Back to IndexColumnTopHomeAlchemy RecordsAlchemy Music Store



第4回
不死蝶 岸田森
小幡貴一・小幡友貴編 ワイズ出版 2000年刊


  哀しい話が好きだった。子供の頃から。
 

  どういう理由かは、わからない。たいがいのストーリーはハッピーエンドで終わるものであった時代に育っているのだが、そこにどういう風に嘘臭いニュアンスを感じていたのか、今思い返しても、どうしても思い出せない。
 

  小学生の時でも、漫画や小説やテレビ番組にも、ちょっと哀しいエピソードにはたまらなくひかれた。

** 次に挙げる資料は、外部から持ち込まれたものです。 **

### config.mk
export PLATFORM = sky130hd
export DESIGN_NAME = ps2_key_rx
export DESIGN_NICKNAME = d
export VERILOG_FILES = /design/src/rtl/ps2_key_rx.sv
export SDC_FILE = /design/constraint.sdc
export NUM_CORES = 1
export LEC_CHECK = 0
export BUFFER_PORTS_ARGS = -buffer_cell sky130_fd_sc_hd__clkbuf_2
export CAP_MARGIN = 20
export CORE_UTILIZATION = 42
export CTS_CLUSTER_SIZE = 28
export DETAILED_ROUTE_END_ITERATION = 6
export MAX_ROUTING_LAYER = met4
export SLEW_MARGIN = 20
export SYNTH_ARGS = -nofsm -noshare
export SYNTH_HDL_FRONTEND = slang
export SYNTH_SLANG_ARGS = --single-unit
### constraint.sdc
create_clock -name clk -period 15.02 [get_ports clk]
set_input_delay 1.502 -clock clk [delete_from_list [all_inputs] [get_ports clk]]
set_output_delay 1.502 -clock clk [all_outputs]
set_load 0.01 [all_outputs]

ウルトラマンなら、ジャミラやシーボーズの話が、格別に好きだった記憶がある。  

  で、そういった「哀しい話探し」に決着をつけたのは、1968年9月から1969年3 月までテレビで放送された、『怪奇大作戦』だった。
  これはもう決定的に、自分の好みとまんまリンクしていたように思う。
  怪奇な事件、そこの裏にひそむ人間の情念、怨み、妬み、執念、悪意。そういった言葉ですら表現不可能な人の心の闇にスポットがあたったストーリーと映像は、怪獣番組よりもさらに夢中になる要素に満ち満ちていた。  

  その番組に、やはり影のある科学者として登場、演じていたのが岸田森である。その、事件が解決した後も、むしろ事件が解決した後の方が、なぜか色濃くただよう敗北感。それを象徴したのが、岸田森の表情の、なんともいえない虚無感だったように思う。
  この「不死蝶」は、岸田森の死後に発刊された、インタビュー、多数のタレントやスタッフによる証言やコメント、データや写真による岸田森の仕事の資料集となっている。
  31ページに掲載された写真。この1枚のために、この本を買って良かったと、私は思った。私は生涯、彼のファンでいることだろう。  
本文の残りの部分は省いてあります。